[Collected data entries]
▼
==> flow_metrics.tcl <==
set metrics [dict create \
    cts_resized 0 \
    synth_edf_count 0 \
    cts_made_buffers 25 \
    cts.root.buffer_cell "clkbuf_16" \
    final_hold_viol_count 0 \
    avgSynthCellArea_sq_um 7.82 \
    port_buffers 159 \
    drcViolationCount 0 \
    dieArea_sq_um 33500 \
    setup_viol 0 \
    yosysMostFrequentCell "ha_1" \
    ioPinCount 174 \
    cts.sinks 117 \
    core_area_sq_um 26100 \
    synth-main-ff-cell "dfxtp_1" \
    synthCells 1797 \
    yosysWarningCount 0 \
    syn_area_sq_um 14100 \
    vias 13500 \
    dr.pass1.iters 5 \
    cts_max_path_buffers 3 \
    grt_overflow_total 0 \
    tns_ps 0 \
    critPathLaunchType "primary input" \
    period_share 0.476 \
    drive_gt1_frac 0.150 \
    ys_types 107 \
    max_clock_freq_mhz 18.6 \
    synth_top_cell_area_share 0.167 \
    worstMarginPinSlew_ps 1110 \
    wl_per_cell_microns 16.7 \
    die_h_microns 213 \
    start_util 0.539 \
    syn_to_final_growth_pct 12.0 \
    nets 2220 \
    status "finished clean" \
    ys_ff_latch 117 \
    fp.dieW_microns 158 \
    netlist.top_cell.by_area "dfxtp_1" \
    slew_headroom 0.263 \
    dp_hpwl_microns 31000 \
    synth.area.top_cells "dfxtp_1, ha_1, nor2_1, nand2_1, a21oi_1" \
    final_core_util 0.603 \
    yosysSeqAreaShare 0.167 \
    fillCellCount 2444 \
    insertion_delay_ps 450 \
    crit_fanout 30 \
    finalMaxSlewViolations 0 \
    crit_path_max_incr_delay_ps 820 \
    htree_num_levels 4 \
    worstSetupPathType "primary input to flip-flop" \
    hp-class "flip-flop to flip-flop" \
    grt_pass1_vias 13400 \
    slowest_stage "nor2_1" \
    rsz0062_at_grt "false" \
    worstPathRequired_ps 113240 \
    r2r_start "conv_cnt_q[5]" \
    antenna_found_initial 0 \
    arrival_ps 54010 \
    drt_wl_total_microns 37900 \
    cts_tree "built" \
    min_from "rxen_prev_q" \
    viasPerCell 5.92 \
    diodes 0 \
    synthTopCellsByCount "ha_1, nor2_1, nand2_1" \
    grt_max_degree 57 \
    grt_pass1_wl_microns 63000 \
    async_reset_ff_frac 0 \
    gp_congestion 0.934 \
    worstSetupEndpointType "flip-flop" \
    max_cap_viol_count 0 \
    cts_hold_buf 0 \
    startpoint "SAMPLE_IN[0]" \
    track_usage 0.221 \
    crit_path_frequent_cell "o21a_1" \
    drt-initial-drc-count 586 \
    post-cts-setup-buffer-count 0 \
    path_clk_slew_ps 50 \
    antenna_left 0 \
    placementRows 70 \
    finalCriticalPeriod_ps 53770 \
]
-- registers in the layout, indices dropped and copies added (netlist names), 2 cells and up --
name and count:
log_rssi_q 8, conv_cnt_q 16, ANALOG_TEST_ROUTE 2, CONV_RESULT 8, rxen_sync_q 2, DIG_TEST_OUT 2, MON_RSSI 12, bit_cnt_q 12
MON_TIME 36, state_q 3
### config.mk
export PLATFORM = sky130hd
export DESIGN_NAME = bsttap_top
export DESIGN_NICKNAME = d
export VERILOG_FILES = /design/src/rtl/bsttap_sync.v /design/src/rtl/bsttap_top.v
export VERILOG_INCLUDE_DIRS = /design/src /design/src/rtl
export SDC_FILE = /design/constraint.sdc
export NUM_CORES = 1
export LEC_CHECK = 0
export BUFFER_PORTS_ARGS = -buffer_cell sky130_fd_sc_hd__clkbuf_2
export CAP_MARGIN = 20
export CORE_MARGIN = 1.5
export CORE_UTILIZATION = 42
export DETAILED_ROUTE_END_ITERATION = 8
export SETUP_SLACK_MARGIN = 0.3
export SYNTH_ARGS = -nofsm -noshare
export SYNTH_HDL_FRONTEND = slang
export SYNTH_HIERARCHICAL = 1
export SYNTH_SLANG_ARGS = --single-unit
### constraint.sdc
create_clock -name i_sys_clk -period 4.88 [get_ports i_sys_clk]
set_input_delay 1.464 -clock i_sys_clk [delete_from_list [all_inputs] [get_ports i_sys_clk]]
set_output_delay 1.464 -clock i_sys_clk [all_outputs]
set_load 0.05 [all_outputs]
▲
[Required work] Print the data in full, with each line exactly as given.

[Worked solution]
==> flow_metrics.tcl <==
set metrics [dict create \
    cts_resized 0 \
    synth_edf_count 0 \
    cts_made_buffers 25 \
    cts.root.buffer_cell "clkbuf_16" \
    final_hold_viol_count 0 \
    avgSynthCellArea_sq_um 7.82 \
    port_buffers 159 \
    drcViolationCount 0 \
    dieArea_sq_um 33500 \
    setup_viol 0 \
    yosysMostFrequentCell "ha_1" \
    ioPinCount 174 \
    cts.sinks 117 \
    core_area_sq_um 26100 \
    synth-main-ff-cell "dfxtp_1" \
    synthCells 1797 \
    yosysWarningCount 0 \
    syn_area_sq_um 14100 \
    vias 13500 \
    dr.pass1.iters 5 \
    cts_max_path_buffers 3 \
    grt_overflow_total 0 \
    tns_ps 0 \
    critPathLaunchType "primary input" \
    period_share 0.476 \
    drive_gt1_frac 0.150 \
    ys_types 107 \
    max_clock_freq_mhz 18.6 \
    synth_top_cell_area_share 0.167 \
    worstMarginPinSlew_ps 1110 \
    wl_per_cell_microns 16.7 \
    die_h_microns 213 \
    start_util 0.539 \
    syn_to_final_growth_pct 12.0 \
    nets 2220 \
    status "finished clean" \
    ys_ff_latch 117 \
    fp.dieW_microns 158 \
    netlist.top_cell.by_area "dfxtp_1" \
    slew_headroom 0.263 \
    dp_hpwl_microns 31000 \
    synth.area.top_cells "dfxtp_1, ha_1, nor2_1, nand2_1, a21oi_1" \
    final_core_util 0.603 \
    yosysSeqAreaShare 0.167 \
    fillCellCount 2444 \
    insertion_delay_ps 450 \
    crit_fanout 30 \
    finalMaxSlewViolations 0 \
    crit_path_max_incr_delay_ps 820 \
    htree_num_levels 4 \
    worstSetupPathType "primary input to flip-flop" \
    hp-class "flip-flop to flip-flop" \
    grt_pass1_vias 13400 \
    slowest_stage "nor2_1" \
    rsz0062_at_grt "false" \
    worstPathRequired_ps 113240 \
    r2r_start "conv_cnt_q[5]" \
    antenna_found_initial 0 \
    arrival_ps 54010 \
    drt_wl_total_microns 37900 \
    cts_tree "built" \
    min_from "rxen_prev_q" \
    viasPerCell 5.92 \
    diodes 0 \
    synthTopCellsByCount "ha_1, nor2_1, nand2_1" \
    grt_max_degree 57 \
    grt_pass1_wl_microns 63000 \
    async_reset_ff_frac 0 \
    gp_congestion 0.934 \
    worstSetupEndpointType "flip-flop" \
    max_cap_viol_count 0 \
    cts_hold_buf 0 \
    startpoint "SAMPLE_IN[0]" \
    track_usage 0.221 \
    crit_path_frequent_cell "o21a_1" \
    drt-initial-drc-count 586 \
    post-cts-setup-buffer-count 0 \
    path_clk_slew_ps 50 \
    antenna_left 0 \
    placementRows 70 \
    finalCriticalPeriod_ps 53770 \
]
-- registers in the layout, indices dropped and copies added (netlist names), 2 cells and up --
name and count:
log_rssi_q 8, conv_cnt_q 16, ANALOG_TEST_ROUTE 2, CONV_RESULT 8, rxen_sync_q 2, DIG_TEST_OUT 2, MON_RSSI 12, bit_cnt_q 12
MON_TIME 36, state_q 3
### config.mk
export PLATFORM = sky130hd
export DESIGN_NAME = bsttap_top
export DESIGN_NICKNAME = d
export VERILOG_FILES = /design/src/rtl/bsttap_sync.v /design/src/rtl/bsttap_top.v
export VERILOG_INCLUDE_DIRS = /design/src /design/src/rtl
export SDC_FILE = /design/constraint.sdc
export NUM_CORES = 1
export LEC_CHECK = 0
export BUFFER_PORTS_ARGS = -buffer_cell sky130_fd_sc_hd__clkbuf_2
export CAP_MARGIN = 20
export CORE_MARGIN = 1.5
export CORE_UTILIZATION = 42
export DETAILED_ROUTE_END_ITERATION = 8
export SETUP_SLACK_MARGIN = 0.3
export SYNTH_ARGS = -nofsm -noshare
export SYNTH_HDL_FRONTEND = slang
export SYNTH_HIERARCHICAL = 1
export SYNTH_SLANG_ARGS = --single-unit
### constraint.sdc
create_clock -name i_sys_clk -period 4.88 [get_ports i_sys_clk]
set_input_delay 1.464 -clock i_sys_clk [delete_from_list [all_inputs] [get_ports i_sys_clk]]
set_output_delay 1.464 -clock i_sys_clk [all_outputs]
set_load 0.05 [all_outputs]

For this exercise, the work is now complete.